This is energy produced during the vibration of an object. Sound energy travels as vibrations (or oscillatory waves) through fluids like air and water. So, when you strum a guitar, the strings vibrate and displace the air, causing sound.
So, these several forms of energy are involved in many of the energy transformations in everyday life.
When energy changes forms, the total amount of energy is conserved. However, the amount of useful energy is almost always less than the total amount of energy For example, if we consider an electric fan:
It receives an energy input of electrical energy. A good portion of it is converted to the kinetic/mechanical energy of the fan blades. However, because it causes vibrations in the air, some energy is converted into unwanted sound energy. Some energy is lost as thermal/heat energy. (You should note that thermal energy is always a by-product of energy transformation)

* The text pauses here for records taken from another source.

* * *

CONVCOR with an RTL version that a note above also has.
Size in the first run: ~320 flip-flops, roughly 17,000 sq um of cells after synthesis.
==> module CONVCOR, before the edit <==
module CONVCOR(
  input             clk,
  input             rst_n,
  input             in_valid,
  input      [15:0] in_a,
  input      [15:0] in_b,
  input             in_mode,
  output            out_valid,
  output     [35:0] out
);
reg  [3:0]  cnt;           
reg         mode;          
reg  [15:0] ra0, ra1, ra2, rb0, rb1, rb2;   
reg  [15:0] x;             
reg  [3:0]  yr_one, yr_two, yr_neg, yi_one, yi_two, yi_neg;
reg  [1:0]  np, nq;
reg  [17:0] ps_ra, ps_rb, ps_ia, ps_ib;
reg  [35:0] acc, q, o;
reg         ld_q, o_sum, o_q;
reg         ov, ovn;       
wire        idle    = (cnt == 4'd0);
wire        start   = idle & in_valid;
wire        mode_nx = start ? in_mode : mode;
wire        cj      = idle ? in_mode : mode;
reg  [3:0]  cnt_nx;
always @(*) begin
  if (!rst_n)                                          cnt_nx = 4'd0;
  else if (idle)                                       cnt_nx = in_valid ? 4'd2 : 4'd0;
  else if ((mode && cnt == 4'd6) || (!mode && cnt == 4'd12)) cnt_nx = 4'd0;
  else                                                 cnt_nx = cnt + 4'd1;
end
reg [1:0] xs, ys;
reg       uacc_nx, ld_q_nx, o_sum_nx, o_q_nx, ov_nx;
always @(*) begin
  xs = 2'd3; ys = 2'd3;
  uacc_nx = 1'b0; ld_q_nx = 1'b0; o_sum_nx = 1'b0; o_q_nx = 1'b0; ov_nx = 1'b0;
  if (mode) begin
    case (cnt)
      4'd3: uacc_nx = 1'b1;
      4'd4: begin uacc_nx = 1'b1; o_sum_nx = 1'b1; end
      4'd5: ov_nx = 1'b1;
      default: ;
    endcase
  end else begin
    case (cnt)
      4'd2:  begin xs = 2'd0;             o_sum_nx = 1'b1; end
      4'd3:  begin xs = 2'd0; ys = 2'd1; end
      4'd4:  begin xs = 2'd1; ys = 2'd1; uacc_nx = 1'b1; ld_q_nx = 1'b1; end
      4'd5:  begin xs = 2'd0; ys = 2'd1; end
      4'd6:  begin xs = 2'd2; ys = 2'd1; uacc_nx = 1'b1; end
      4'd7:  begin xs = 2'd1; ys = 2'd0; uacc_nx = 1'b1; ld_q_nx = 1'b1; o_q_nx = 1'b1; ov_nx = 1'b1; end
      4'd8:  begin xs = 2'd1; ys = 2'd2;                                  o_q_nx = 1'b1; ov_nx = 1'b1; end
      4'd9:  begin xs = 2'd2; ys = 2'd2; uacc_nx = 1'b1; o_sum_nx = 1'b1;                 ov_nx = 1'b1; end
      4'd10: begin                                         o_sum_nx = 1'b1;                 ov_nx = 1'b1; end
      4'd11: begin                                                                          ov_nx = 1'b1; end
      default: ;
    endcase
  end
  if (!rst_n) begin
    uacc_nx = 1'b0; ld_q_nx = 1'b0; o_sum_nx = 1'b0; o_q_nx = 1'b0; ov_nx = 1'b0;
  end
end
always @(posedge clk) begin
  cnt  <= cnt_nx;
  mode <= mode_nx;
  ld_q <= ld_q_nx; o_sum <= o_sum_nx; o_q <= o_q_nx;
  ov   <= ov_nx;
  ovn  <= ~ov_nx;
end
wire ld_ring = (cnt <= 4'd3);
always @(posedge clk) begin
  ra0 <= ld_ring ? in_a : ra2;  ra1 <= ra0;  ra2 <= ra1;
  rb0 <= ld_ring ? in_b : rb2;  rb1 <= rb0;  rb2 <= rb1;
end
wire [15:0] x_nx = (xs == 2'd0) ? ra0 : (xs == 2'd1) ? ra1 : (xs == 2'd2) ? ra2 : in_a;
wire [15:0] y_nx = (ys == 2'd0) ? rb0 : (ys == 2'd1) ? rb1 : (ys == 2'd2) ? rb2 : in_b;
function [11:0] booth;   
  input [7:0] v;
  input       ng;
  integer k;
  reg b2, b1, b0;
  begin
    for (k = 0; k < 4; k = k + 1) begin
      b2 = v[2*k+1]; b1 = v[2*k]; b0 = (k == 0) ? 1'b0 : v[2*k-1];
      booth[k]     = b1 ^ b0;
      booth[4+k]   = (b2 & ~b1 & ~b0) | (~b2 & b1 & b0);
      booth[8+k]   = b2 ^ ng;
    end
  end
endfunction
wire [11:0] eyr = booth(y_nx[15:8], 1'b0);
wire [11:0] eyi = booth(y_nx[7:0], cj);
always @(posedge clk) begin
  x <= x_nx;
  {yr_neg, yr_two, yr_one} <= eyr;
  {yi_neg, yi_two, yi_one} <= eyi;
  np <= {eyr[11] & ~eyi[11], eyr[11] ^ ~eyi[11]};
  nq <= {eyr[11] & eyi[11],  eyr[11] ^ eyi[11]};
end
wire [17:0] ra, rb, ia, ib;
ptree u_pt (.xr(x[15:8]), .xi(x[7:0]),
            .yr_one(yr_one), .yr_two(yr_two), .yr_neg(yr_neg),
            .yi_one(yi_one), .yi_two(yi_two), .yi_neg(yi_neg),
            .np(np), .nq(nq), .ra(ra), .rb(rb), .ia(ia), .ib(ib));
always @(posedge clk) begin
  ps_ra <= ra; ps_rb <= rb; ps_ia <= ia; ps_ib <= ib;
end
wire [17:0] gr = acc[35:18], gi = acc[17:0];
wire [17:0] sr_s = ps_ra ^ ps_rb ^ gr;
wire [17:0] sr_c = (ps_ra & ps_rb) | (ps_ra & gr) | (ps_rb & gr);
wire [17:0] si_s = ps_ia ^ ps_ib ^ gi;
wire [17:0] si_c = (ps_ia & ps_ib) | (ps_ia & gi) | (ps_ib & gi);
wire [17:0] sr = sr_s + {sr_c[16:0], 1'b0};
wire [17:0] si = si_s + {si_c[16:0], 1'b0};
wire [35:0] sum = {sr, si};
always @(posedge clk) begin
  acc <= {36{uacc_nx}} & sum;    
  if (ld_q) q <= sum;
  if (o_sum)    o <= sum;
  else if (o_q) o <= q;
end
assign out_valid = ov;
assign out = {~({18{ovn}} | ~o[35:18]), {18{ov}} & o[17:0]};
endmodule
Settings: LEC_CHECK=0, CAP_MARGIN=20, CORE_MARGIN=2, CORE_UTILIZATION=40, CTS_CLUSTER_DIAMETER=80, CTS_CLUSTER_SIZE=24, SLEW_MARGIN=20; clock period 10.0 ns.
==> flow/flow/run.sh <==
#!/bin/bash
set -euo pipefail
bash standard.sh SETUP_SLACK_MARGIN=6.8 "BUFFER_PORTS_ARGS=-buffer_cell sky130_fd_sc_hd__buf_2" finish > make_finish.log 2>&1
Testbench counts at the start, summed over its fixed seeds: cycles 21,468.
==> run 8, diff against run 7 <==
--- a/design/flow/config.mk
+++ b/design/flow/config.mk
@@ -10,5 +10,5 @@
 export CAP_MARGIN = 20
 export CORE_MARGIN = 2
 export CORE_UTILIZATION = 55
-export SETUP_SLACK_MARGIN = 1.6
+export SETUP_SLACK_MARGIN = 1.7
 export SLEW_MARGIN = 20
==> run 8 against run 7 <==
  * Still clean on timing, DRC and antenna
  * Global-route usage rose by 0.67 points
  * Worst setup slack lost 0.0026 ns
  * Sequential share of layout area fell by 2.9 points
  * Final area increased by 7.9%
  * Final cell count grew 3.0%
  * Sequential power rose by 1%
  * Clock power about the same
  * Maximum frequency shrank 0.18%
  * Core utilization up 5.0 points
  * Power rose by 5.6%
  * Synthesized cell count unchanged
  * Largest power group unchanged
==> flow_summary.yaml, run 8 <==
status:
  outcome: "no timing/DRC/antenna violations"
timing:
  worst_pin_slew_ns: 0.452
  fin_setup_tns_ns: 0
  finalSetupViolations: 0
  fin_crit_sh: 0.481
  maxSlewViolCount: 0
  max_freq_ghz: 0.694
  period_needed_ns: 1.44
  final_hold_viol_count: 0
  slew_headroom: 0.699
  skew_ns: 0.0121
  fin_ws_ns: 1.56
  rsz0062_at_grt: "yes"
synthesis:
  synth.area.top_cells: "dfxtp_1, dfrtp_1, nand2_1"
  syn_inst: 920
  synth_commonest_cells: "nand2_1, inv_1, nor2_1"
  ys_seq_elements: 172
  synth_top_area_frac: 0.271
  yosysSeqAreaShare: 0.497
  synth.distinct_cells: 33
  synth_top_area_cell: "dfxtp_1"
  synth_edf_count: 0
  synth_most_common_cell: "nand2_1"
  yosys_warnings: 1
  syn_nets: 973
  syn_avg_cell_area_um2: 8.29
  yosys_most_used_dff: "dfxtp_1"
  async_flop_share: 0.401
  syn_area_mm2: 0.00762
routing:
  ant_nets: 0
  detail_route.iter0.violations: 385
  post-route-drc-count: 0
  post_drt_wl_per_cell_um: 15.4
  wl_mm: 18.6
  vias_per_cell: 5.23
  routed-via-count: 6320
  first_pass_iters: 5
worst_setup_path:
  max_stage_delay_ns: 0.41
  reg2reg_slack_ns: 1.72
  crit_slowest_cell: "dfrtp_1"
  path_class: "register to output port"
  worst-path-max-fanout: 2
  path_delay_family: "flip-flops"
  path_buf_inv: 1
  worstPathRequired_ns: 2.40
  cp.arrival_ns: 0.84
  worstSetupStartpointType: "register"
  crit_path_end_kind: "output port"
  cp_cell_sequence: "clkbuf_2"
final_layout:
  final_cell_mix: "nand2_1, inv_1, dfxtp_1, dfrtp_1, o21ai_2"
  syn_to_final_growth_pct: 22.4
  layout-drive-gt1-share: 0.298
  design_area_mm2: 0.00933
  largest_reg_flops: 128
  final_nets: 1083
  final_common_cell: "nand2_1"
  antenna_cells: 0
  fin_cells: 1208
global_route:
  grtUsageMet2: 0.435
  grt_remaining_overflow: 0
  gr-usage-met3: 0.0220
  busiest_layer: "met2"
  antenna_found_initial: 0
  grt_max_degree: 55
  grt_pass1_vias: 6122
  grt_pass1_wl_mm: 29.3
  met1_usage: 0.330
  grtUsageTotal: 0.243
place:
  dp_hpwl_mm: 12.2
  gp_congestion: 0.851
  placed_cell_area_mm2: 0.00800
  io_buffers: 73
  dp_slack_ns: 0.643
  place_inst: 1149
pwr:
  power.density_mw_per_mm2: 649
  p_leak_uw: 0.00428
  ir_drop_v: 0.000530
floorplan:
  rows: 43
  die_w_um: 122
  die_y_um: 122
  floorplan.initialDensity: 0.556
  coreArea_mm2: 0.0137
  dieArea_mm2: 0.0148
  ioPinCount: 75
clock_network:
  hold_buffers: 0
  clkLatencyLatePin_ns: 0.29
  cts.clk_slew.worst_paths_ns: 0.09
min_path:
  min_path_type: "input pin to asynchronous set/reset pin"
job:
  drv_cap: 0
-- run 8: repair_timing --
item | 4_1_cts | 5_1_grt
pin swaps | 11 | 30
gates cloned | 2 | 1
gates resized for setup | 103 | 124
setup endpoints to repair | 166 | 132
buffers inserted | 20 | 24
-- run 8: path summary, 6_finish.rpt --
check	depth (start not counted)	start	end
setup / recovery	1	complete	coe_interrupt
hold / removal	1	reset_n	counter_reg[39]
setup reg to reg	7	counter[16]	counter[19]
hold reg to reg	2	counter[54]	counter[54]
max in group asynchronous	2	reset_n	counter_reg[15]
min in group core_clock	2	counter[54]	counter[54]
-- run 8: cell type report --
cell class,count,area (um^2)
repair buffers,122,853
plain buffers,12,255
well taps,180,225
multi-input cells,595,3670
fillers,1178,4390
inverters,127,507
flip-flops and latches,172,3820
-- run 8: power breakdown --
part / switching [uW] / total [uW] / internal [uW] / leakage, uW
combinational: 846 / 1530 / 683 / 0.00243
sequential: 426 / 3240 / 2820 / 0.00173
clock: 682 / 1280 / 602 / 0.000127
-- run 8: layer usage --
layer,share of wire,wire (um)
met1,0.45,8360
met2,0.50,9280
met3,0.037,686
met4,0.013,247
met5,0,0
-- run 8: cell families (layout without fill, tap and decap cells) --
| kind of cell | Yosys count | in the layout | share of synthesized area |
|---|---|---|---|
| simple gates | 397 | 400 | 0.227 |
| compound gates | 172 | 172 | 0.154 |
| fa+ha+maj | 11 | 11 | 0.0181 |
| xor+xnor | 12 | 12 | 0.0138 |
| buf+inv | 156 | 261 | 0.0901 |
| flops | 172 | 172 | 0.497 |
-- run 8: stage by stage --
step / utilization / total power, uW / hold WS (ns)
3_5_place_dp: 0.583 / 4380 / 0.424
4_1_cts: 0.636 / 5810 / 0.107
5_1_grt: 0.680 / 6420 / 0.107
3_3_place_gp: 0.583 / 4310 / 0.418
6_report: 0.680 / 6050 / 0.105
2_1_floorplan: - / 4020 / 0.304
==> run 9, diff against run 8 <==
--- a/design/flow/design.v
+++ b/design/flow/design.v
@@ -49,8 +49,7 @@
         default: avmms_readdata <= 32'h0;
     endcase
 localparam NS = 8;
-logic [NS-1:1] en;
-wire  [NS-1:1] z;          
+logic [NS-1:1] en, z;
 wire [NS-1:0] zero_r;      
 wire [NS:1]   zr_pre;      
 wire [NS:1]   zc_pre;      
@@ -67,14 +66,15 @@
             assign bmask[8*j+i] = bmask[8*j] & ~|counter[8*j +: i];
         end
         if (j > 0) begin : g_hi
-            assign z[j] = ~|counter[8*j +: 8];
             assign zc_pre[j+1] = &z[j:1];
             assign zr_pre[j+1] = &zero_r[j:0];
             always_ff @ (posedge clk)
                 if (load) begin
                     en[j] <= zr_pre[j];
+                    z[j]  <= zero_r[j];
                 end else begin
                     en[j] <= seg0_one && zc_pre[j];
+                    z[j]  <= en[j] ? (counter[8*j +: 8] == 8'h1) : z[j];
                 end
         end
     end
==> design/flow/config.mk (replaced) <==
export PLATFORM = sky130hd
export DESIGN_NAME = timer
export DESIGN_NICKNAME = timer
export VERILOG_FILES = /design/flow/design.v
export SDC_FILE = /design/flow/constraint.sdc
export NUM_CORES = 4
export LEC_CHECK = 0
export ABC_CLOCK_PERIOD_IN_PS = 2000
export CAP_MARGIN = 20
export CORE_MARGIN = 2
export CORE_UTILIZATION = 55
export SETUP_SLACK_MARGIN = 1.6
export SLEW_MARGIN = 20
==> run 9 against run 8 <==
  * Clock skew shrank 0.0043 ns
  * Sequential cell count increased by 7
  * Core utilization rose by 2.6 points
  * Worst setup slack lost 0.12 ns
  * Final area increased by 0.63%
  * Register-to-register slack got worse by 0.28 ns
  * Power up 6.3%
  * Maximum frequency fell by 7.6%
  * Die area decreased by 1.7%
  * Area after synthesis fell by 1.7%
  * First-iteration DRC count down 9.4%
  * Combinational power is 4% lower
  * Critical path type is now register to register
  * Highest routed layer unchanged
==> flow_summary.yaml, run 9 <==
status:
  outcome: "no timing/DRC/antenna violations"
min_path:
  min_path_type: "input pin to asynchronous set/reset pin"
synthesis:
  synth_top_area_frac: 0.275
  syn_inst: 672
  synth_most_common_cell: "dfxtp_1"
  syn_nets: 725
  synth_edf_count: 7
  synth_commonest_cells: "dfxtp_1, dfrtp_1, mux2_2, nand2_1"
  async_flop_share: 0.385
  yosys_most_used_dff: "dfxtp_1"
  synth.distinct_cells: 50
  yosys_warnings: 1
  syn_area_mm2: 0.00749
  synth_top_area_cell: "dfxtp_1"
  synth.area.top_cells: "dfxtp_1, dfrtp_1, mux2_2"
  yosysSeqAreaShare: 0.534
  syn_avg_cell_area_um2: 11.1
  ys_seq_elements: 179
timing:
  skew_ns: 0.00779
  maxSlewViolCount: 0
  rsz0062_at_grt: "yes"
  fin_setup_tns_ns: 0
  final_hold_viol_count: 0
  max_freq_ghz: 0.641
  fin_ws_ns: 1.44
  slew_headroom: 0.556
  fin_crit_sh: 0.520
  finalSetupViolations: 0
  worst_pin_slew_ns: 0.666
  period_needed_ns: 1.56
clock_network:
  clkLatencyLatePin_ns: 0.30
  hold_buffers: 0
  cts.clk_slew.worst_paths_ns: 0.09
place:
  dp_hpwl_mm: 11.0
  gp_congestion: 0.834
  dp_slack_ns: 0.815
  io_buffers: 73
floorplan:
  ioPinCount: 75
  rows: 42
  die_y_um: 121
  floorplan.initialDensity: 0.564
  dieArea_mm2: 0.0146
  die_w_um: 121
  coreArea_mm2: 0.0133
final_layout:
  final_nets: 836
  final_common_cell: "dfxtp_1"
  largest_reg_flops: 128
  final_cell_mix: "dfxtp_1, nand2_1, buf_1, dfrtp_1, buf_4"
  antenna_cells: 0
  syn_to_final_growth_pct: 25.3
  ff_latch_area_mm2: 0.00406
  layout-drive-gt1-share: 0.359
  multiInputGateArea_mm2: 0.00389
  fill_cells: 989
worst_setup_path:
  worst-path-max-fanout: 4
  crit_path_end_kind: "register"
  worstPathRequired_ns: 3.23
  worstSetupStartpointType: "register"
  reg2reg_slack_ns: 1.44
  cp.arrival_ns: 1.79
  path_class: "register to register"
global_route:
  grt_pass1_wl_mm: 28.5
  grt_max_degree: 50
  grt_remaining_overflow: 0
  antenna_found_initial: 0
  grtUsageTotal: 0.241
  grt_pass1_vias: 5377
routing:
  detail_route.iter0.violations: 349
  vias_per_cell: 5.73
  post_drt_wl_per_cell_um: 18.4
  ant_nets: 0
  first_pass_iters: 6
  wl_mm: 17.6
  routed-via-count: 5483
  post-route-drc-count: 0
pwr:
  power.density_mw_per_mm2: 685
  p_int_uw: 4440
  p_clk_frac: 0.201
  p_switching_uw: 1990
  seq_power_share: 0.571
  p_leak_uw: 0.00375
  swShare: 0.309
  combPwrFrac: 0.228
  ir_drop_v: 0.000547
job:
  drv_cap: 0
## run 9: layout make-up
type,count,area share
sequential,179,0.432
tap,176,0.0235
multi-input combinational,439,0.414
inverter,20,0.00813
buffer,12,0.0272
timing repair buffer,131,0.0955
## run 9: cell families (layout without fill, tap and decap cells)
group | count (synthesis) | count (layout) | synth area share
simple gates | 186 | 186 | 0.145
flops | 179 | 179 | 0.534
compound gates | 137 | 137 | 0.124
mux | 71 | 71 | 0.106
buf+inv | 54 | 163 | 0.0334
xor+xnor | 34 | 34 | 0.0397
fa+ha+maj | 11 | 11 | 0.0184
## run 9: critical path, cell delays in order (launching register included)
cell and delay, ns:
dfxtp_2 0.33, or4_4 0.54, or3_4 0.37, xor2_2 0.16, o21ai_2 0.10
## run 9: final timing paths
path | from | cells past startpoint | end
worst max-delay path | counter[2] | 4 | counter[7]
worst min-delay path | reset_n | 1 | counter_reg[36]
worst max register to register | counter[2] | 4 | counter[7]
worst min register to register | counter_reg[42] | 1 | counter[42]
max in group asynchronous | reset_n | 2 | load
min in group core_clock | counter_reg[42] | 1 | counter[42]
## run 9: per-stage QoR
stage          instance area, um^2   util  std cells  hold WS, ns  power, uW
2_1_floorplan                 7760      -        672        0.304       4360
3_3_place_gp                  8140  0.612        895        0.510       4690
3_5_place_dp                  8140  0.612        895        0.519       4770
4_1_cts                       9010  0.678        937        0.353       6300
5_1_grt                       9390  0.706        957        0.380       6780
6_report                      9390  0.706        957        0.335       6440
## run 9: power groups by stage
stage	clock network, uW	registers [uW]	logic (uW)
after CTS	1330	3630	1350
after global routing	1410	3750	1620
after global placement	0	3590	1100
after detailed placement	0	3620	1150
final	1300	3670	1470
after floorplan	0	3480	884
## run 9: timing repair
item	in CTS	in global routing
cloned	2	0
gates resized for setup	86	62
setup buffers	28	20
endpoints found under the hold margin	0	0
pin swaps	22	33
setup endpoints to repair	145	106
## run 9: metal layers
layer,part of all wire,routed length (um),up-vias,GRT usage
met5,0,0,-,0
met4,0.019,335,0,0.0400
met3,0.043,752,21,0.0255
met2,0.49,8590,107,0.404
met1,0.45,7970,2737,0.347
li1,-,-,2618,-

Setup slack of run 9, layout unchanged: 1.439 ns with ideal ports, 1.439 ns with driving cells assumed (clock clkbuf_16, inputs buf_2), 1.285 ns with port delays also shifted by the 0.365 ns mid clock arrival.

The ratio of useful energy to total energy input is known as the energy efficiency of the conversion. So, in the above conversion, the useful energy is the kinetic energy of the fan blades (because that is what moves the air). If we said, for instance, that 240 J of electrical energy is the input for the fan, and that the blades have a kinetic energy of 180 J for every 240 J of input, then we can express the efficiency of the fan like this:
Efficiency = Useful energy output/Total energy input
= 180 J/240 J
You are probably aware that you use a lot of electricity. The average person uses about 25200000000 J of electricity yearly (and that's a conservative estimate). So, it is important that the way we source electricity doesn't harm the environment. About 63% of the world's electricity is produced using fossil fuels, which release greenhouse gases when burned to release their sweet chemical energy. You know the whole greenhouse effect and global warming story already, so you should already know why renewable energy is important.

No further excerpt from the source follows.